==== RECORDS

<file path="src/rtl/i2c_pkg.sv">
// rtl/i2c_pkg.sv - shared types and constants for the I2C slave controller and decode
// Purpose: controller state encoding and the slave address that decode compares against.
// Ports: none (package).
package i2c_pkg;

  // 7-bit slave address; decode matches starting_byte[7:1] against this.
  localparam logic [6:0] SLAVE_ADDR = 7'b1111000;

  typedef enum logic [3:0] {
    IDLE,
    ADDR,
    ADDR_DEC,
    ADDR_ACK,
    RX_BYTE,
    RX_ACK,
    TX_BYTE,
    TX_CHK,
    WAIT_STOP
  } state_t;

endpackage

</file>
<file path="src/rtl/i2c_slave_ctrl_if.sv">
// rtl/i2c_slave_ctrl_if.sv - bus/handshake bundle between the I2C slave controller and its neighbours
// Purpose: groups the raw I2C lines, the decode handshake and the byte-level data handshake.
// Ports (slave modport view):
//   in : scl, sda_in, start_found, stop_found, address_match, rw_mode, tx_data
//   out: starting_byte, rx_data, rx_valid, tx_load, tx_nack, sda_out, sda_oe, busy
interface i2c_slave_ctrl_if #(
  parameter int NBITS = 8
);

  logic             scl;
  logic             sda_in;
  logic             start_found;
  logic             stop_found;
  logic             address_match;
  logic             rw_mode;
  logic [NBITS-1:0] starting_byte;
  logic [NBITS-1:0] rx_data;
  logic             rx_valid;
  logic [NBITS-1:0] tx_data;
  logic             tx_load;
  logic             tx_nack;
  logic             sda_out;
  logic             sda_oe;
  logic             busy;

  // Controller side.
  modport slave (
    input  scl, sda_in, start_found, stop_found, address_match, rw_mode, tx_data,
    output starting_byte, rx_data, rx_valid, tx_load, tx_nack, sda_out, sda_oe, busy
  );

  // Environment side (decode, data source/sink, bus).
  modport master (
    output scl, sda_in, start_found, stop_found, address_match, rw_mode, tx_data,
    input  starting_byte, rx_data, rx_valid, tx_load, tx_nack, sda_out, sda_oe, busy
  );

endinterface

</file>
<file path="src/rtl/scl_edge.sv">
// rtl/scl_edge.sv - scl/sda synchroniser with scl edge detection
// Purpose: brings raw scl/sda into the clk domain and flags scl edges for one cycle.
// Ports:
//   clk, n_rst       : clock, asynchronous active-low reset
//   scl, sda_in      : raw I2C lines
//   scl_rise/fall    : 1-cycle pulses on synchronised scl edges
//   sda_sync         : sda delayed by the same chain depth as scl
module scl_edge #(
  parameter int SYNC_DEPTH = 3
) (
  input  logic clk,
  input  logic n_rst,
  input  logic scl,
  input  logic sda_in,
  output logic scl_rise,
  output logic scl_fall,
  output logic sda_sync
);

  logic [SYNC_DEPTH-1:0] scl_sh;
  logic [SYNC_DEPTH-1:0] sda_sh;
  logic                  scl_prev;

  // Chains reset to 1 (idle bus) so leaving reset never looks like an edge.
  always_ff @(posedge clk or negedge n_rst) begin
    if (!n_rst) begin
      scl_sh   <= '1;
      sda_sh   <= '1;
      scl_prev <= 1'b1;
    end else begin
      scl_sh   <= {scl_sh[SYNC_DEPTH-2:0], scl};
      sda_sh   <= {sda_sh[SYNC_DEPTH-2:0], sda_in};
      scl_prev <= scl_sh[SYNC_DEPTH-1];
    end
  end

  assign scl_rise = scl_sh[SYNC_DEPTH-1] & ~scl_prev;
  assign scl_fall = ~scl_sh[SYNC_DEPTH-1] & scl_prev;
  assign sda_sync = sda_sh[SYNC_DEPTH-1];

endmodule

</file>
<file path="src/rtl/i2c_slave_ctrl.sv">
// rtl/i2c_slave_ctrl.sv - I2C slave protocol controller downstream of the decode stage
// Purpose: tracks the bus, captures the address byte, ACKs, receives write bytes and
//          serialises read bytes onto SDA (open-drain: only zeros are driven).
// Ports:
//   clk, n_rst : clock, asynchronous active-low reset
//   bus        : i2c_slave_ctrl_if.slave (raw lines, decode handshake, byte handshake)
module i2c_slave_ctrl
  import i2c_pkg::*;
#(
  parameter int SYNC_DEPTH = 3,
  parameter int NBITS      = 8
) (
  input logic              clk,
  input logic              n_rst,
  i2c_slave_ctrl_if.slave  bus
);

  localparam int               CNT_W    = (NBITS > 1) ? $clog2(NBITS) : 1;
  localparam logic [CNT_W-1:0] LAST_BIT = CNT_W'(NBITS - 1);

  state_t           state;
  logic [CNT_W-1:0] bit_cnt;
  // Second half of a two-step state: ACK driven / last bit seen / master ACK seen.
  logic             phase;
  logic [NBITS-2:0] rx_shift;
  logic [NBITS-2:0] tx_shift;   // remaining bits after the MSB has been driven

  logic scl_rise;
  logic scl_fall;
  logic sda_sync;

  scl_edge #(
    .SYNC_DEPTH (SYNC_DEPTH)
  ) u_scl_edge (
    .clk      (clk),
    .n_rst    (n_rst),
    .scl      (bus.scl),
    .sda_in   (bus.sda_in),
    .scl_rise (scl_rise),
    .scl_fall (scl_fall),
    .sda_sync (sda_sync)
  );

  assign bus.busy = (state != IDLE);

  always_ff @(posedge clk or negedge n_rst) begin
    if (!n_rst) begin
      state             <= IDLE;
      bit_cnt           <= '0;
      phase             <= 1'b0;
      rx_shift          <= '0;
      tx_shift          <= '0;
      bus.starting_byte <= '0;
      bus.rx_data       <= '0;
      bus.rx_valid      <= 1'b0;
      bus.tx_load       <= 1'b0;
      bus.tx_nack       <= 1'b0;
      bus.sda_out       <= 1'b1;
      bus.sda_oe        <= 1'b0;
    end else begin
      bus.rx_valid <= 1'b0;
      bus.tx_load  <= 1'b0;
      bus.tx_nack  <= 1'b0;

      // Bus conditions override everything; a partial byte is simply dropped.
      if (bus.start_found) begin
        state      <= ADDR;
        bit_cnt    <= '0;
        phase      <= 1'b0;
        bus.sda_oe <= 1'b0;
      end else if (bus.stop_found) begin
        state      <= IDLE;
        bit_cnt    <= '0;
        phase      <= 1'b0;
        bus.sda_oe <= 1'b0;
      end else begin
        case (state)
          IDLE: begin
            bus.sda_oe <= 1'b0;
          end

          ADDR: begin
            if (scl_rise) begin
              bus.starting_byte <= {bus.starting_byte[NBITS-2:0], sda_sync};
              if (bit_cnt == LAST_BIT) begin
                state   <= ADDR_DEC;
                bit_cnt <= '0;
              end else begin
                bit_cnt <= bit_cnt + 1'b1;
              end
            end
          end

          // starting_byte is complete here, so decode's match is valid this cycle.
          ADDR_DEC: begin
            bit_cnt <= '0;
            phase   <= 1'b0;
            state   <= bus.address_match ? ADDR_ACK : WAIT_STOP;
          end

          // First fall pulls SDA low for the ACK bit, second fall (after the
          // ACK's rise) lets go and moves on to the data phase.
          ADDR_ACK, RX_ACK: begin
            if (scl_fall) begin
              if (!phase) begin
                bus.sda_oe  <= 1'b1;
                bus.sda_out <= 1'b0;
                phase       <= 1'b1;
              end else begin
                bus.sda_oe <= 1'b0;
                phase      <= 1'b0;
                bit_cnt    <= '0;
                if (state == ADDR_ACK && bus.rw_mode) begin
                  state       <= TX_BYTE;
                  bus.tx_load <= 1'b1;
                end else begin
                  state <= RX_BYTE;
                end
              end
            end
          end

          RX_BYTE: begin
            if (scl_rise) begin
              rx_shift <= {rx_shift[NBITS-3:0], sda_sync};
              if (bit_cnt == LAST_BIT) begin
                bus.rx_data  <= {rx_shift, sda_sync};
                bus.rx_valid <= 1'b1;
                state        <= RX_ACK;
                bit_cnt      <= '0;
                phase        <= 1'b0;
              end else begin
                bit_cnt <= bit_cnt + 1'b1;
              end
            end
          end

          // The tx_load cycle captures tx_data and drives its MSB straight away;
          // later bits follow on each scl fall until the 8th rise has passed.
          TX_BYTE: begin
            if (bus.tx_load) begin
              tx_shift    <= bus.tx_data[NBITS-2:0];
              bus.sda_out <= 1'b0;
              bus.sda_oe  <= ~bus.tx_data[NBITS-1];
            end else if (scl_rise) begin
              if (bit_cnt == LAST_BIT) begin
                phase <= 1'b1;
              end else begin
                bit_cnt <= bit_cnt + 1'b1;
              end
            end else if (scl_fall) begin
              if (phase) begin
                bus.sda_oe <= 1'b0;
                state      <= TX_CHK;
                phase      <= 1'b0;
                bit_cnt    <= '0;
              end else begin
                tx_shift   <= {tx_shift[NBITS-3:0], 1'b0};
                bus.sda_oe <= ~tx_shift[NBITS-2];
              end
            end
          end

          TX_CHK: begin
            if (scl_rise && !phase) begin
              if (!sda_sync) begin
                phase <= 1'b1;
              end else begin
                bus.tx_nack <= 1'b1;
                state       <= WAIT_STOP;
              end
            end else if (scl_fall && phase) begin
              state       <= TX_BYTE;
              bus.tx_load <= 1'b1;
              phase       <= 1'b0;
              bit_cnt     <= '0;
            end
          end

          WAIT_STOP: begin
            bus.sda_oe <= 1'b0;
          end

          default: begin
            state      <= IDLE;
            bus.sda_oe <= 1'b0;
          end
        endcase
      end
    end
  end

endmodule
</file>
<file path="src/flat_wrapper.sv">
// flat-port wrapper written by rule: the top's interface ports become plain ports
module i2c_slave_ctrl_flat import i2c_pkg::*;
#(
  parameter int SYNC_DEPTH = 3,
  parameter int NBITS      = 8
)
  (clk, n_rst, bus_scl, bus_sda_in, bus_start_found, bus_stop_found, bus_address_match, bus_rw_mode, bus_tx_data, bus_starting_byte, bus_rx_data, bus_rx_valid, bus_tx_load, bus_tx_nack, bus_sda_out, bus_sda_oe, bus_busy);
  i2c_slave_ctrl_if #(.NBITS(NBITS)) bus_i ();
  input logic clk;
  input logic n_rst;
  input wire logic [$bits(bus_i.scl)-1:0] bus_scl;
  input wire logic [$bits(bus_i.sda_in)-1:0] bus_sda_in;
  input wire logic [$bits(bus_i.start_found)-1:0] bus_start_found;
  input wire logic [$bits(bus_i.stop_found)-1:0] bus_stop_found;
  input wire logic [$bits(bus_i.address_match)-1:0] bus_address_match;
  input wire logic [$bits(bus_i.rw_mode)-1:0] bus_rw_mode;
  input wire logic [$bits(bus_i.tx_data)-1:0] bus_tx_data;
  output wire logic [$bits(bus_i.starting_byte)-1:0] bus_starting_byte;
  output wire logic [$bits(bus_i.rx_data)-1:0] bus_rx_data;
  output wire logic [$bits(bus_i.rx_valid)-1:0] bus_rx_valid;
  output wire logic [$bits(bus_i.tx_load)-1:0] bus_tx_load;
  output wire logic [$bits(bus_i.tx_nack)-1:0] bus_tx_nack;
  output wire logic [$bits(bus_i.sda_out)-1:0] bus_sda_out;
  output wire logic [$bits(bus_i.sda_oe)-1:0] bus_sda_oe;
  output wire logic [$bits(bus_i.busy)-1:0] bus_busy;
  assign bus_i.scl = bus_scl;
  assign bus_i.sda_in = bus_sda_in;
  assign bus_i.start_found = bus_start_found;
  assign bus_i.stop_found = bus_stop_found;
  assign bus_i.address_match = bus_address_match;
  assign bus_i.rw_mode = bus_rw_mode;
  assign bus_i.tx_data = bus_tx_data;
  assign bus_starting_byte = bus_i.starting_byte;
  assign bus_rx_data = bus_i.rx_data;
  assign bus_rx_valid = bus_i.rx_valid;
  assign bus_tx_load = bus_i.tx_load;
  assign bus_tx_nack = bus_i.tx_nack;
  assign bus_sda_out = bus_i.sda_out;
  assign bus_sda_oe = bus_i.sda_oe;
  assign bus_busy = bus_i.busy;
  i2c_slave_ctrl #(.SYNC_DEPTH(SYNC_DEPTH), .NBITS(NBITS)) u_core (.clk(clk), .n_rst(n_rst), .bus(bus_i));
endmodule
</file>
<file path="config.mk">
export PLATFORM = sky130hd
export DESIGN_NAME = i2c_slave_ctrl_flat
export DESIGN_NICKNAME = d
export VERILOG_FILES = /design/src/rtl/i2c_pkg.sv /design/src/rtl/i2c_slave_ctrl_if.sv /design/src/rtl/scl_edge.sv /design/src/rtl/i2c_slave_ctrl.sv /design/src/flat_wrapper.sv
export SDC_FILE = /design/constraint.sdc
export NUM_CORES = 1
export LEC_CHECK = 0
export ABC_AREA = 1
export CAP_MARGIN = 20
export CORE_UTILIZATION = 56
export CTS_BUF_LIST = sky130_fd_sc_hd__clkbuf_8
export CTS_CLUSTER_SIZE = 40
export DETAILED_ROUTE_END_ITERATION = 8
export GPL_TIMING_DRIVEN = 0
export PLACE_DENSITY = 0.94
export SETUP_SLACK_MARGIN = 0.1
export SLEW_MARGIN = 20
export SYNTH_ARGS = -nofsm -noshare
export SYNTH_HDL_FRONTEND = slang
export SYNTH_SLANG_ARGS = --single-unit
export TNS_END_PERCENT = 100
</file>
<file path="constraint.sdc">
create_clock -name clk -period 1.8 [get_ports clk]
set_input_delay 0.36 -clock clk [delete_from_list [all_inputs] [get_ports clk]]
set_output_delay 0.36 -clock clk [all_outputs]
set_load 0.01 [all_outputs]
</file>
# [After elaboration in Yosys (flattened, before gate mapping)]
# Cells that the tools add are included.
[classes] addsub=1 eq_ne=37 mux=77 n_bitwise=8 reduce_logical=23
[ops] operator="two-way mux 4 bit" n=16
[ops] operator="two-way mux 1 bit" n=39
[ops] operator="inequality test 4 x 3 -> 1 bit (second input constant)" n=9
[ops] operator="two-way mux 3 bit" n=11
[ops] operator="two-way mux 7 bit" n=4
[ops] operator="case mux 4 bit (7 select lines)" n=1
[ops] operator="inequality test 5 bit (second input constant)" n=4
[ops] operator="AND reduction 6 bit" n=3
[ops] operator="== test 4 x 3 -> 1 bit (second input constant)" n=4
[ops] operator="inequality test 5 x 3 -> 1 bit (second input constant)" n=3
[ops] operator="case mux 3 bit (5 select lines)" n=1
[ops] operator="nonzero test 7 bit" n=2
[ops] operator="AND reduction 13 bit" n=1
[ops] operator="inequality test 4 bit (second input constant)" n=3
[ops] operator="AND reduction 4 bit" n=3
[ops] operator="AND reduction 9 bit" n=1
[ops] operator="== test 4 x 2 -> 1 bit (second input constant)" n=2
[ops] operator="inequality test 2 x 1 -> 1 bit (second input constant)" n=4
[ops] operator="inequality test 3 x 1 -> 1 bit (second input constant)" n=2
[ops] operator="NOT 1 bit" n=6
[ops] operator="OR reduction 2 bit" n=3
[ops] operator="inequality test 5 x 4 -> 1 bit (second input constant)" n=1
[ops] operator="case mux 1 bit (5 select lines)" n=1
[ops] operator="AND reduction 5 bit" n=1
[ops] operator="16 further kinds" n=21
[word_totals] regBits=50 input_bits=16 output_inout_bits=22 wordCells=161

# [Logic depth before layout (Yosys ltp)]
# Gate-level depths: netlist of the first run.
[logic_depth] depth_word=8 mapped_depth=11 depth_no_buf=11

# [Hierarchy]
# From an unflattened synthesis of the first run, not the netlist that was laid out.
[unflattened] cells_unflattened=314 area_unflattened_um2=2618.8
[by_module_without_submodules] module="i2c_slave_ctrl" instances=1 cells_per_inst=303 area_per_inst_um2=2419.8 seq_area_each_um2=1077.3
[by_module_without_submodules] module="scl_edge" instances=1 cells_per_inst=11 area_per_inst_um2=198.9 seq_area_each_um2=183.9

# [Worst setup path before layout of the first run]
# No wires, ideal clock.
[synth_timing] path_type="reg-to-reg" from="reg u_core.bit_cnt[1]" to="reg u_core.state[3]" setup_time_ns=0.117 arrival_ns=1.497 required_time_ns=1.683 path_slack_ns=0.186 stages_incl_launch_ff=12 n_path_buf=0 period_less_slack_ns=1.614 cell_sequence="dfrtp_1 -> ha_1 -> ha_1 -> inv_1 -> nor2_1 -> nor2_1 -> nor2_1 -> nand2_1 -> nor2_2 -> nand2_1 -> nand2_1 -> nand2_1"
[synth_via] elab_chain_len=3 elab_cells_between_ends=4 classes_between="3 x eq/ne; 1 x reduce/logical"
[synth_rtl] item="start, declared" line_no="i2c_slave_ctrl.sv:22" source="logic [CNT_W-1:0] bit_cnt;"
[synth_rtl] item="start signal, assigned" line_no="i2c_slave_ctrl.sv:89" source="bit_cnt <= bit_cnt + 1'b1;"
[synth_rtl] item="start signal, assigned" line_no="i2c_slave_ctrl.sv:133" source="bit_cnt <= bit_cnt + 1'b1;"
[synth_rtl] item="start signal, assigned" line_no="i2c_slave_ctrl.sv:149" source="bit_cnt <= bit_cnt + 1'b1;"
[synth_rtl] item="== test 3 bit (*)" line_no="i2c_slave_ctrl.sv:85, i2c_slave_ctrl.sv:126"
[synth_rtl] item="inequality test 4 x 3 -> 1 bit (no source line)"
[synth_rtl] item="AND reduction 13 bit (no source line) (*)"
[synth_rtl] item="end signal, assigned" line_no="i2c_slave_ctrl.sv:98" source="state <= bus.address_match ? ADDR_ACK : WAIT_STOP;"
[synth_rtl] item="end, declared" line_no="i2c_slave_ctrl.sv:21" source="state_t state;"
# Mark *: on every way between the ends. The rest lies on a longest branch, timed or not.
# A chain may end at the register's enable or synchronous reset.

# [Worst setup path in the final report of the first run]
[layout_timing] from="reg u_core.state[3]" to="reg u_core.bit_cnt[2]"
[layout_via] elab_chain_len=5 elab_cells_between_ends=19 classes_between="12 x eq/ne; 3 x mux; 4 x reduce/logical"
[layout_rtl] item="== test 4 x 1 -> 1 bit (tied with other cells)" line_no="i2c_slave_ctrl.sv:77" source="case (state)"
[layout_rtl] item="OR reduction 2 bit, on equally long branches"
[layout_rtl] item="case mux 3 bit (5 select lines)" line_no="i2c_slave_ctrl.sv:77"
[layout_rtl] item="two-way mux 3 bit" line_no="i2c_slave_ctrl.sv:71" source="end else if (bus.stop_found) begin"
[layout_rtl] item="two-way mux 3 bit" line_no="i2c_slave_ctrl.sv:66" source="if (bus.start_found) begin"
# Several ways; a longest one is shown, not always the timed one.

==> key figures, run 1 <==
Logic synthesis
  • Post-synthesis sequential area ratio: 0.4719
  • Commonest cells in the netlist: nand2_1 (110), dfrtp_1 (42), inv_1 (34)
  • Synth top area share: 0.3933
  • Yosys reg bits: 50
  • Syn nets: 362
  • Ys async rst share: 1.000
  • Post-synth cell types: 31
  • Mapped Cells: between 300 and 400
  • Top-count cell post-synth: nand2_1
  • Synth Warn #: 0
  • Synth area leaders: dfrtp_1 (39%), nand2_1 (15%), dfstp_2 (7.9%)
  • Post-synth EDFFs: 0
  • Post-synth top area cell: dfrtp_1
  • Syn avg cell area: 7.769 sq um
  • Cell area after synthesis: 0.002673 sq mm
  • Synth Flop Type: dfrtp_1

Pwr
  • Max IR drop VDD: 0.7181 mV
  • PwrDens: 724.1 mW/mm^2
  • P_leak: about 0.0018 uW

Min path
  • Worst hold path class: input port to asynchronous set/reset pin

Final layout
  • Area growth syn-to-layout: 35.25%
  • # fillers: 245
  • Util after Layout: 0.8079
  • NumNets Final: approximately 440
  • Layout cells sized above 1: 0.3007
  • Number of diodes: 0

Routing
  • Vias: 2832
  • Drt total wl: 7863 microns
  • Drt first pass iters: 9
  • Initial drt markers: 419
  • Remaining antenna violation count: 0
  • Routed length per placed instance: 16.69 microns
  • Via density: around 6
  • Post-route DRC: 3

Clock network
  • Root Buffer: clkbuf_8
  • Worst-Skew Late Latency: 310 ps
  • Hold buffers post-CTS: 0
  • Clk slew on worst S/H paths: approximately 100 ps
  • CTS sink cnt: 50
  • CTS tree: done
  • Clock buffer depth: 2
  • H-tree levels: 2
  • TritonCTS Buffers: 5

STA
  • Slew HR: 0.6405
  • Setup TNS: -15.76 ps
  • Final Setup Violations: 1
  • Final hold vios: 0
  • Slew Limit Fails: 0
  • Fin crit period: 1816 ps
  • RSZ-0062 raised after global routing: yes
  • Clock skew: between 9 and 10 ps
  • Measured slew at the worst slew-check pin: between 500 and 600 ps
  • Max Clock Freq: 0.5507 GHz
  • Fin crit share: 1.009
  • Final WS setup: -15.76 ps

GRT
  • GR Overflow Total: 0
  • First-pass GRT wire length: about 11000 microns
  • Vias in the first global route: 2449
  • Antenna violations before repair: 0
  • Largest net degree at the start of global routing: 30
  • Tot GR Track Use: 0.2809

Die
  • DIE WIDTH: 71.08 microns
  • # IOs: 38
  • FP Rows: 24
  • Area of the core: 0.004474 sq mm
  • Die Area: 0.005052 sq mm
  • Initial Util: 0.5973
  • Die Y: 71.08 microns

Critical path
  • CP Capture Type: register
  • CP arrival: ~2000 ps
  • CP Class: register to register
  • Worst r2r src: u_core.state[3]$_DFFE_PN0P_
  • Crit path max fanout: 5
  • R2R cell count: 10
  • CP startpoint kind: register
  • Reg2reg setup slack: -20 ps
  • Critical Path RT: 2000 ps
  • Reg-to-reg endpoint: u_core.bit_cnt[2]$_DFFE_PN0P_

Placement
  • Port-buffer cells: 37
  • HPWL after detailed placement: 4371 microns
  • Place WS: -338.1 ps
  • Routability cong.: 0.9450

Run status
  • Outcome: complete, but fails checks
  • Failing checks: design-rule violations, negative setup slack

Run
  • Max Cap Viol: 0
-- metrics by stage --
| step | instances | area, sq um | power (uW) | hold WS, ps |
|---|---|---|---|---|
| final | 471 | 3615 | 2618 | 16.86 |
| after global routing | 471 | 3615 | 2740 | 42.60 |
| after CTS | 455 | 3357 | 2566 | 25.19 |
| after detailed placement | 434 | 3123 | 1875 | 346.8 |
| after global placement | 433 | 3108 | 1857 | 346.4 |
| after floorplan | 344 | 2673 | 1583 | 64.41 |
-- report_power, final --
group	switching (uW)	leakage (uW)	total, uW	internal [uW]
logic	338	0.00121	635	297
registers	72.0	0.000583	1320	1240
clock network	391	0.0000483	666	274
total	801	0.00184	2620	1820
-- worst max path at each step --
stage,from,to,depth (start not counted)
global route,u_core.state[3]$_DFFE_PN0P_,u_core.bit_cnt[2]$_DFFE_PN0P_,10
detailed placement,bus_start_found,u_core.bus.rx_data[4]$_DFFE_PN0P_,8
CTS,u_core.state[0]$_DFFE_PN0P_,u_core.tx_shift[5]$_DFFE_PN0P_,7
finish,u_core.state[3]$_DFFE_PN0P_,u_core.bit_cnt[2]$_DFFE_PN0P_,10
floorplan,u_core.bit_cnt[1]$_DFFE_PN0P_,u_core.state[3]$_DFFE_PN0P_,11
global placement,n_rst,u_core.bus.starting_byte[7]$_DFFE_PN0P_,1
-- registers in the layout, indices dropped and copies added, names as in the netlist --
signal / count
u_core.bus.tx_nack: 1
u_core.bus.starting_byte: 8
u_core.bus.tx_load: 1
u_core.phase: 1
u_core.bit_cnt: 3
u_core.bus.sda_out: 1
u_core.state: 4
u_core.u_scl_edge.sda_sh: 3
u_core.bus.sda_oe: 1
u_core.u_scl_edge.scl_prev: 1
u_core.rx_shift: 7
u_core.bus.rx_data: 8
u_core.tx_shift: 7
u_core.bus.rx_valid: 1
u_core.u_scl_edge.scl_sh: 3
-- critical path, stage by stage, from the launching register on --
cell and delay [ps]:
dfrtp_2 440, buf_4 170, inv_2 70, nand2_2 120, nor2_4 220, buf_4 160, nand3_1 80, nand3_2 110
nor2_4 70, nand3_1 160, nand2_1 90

========
==== RECORDS

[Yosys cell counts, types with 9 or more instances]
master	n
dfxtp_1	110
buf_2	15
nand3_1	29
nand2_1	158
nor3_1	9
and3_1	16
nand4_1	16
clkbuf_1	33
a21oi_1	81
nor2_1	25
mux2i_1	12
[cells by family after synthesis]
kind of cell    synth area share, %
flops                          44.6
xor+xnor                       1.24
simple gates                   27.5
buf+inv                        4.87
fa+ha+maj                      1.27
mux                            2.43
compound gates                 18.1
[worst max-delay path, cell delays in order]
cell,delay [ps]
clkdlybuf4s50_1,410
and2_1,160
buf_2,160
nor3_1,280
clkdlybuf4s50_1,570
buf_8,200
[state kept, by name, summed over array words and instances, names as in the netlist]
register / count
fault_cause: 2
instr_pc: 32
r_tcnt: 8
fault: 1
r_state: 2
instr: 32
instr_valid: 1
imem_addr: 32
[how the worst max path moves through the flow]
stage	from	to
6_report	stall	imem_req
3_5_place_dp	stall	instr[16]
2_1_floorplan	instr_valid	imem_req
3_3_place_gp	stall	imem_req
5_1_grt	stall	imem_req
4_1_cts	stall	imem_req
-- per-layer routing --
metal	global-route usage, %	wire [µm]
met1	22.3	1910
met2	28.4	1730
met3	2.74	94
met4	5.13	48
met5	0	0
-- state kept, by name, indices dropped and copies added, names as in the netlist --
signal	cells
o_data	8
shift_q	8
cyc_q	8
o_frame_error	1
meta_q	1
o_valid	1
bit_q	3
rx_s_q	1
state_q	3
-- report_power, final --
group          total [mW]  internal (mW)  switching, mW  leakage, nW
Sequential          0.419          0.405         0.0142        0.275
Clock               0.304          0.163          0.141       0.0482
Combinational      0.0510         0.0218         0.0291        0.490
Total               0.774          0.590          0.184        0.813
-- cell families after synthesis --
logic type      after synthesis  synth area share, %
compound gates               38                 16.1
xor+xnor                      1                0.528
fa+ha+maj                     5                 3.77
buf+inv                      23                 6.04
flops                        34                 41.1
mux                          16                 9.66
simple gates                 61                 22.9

========

▶ _YOUR GOAL_: The expected answer is a copy of each line in the listing above that contains "gates".

▶ _ANSWER FOR THIS EXERCISE_:
simple gates                   27.5
compound gates                 18.1
compound gates               38                 16.1
simple gates                 61                 22.9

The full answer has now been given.